# Nonparametric Bayesian Methods: Models, Algorithms, and Applications

This tutorial took place at the Queensland University of Technology (QUT). See this link for the latest versions of all tutorials.
Part I: Tuesday, January 22, 11:00 AM–12:30 PM

Part II: Wednesday, January 23, 11:00 AM–12:30 PM

**Instructor**:

Professor Tamara Broderick

Email:

## Description

This tutorial introduces nonparametric Bayes (BNP) as a tool for
modern data science and machine learning. BNP methods are useful in a
variety of data analyses---including density estimation without
parametric assumptions and clustering models that adaptively determine
the number of clusters. We will demonstrate that BNP allows the data
analyst to learn more from a data set as the size of the data set
grows and see how this feat is accomplished.

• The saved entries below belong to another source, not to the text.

Background: an optimization exercise with open tools, aiming at small area, a short achievable clock period and few clock cycles per item. Do not read the settings as production practice. At most, simulation tests tie the RTL to the original design; equivalence was not proved. Power is estimated from default activity; no workload was simulated.

== v2 ==
==> flow/design.v (excerpt) <==
module ubc_codec (
    input  wire        clk,
    input  wire        rst,
    input  wire        enc_start,
    input  wire        enc_in_valid,
    input  wire        enc_in_end,
    input  wire [7:0]  enc_in_data,
    output wire        enc_in_ready,
    output wire        enc_out_valid,
    output wire [20:0] enc_out_data,
    input  wire        enc_out_ready,
    output wire [1:0]  enc_phase,
    output wire [31:0] enc_in_count,
    output wire [31:0] enc_out_count,
    input  wire        dec_start,
    input  wire        dec_mode,
    input  wire        dec_in_valid,
    input  wire        dec_in_end,
    input  wire [20:0] dec_in_data,
    output wire        dec_in_ready,
    output wire        dec_out_valid,
    output wire [7:0]  dec_out_data,
    input  wire        dec_out_ready,
    output wire [1:0]  dec_phase,
    output wire [31:0] dec_idx,
    output wire [31:0] dec_out_count,
    output wire [1:0]  dec_err_kind,
    output wire [31:0] dec_err_idx,
    output wire [6:0]  dec_err_sel
);
export LEC_CHECK = 0
export ABC_CLOCK_PERIOD_IN_PS = 2500
export CAP_MARGIN = 0
export CORE_MARGIN = 2
export CORE_UTILIZATION = 40
export CTS_BUF_LIST = sky130_fd_sc_hd__clkbuf_8
export CTS_CLUSTER_DIAMETER = 50
export CTS_CLUSTER_SIZE = 16
export PLACE_DENSITY = 0.7
export SETUP_SLACK_MARGIN = 3.65
export SLEW_MARGIN = 0
create_clock -name core_clock -period 6.0 [get_ports {clk}]
standard.sh (not shown) runs the stock make flow with config.mk's settings and CLKGATE_MAP_FILE= SYNTH_SCRIPT=/design/flow/synth_recipe.tcl, a recipe that flattens the netlist after the stock synthesis.
==> flow/flow/run.sh <==
#!/bin/bash
# Standard layout, with plain buf_1 cells as the port buffers.
set -euo pipefail
export BUFFER_PORTS_ARGS="-buffer_cell sky130_fd_sc_hd__buf_1"
bash standard.sh > standard_flow.log 2>&1
Testbench counts of v2, summed over its fixed seeds: cycles 35,192, items 65,871.
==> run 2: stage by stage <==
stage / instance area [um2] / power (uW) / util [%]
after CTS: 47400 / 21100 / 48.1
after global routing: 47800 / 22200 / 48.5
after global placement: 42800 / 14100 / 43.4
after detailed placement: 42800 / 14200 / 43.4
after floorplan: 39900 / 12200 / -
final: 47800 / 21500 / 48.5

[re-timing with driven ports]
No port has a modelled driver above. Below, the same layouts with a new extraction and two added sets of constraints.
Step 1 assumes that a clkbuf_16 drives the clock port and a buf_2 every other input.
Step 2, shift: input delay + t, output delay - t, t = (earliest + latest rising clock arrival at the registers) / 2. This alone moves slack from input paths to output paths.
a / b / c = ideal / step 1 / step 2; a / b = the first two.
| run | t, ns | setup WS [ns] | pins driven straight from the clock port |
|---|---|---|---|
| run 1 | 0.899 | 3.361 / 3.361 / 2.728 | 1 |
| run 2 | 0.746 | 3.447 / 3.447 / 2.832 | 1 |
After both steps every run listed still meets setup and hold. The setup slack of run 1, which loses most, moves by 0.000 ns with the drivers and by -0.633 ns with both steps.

We will describe popular
BNP models such as the Dirichlet process, Chinese restaurant process,
Indian buffet process, and hierarchical BNP models---and how they
relate to each other.
## Materials

- README for demos
- [Slides for Part I]
- Demo 1 [code]: Beta random variable and random distribution intuition
- Demo 2 [code]: Dirichlet random variable and random distribution intuition
- Demo 3 [code]: K large relative to N intuition; empty components
- Demo 4 [code]: K large relative to N intuition; growth of number of clusters
- Demo 5 [code]: GEM random distribution intuition

- [Slides for Part II]
- Demo 6 [code]: An exact DPMM simulator
- Demo 7 [code]: A CRP mixture model sampler

## Prerequisites

Working knowledge of Bayesian data analysis. Know how
to use Bayes' Theorem to calculate a posterior for both discrete and
continuous parametric distributions. Have a basic knowledge of Markov
chain Monte Carlo (especially Gibbs) sampling for posterior
approximation.
### What we won't cover

Gaussian processes are an important branch of nonparametric Bayesian modeling, but we won't have time to cover them here. We'll be focusing on the discrete, or Poisson point process, side of nonparametric Bayesian inference.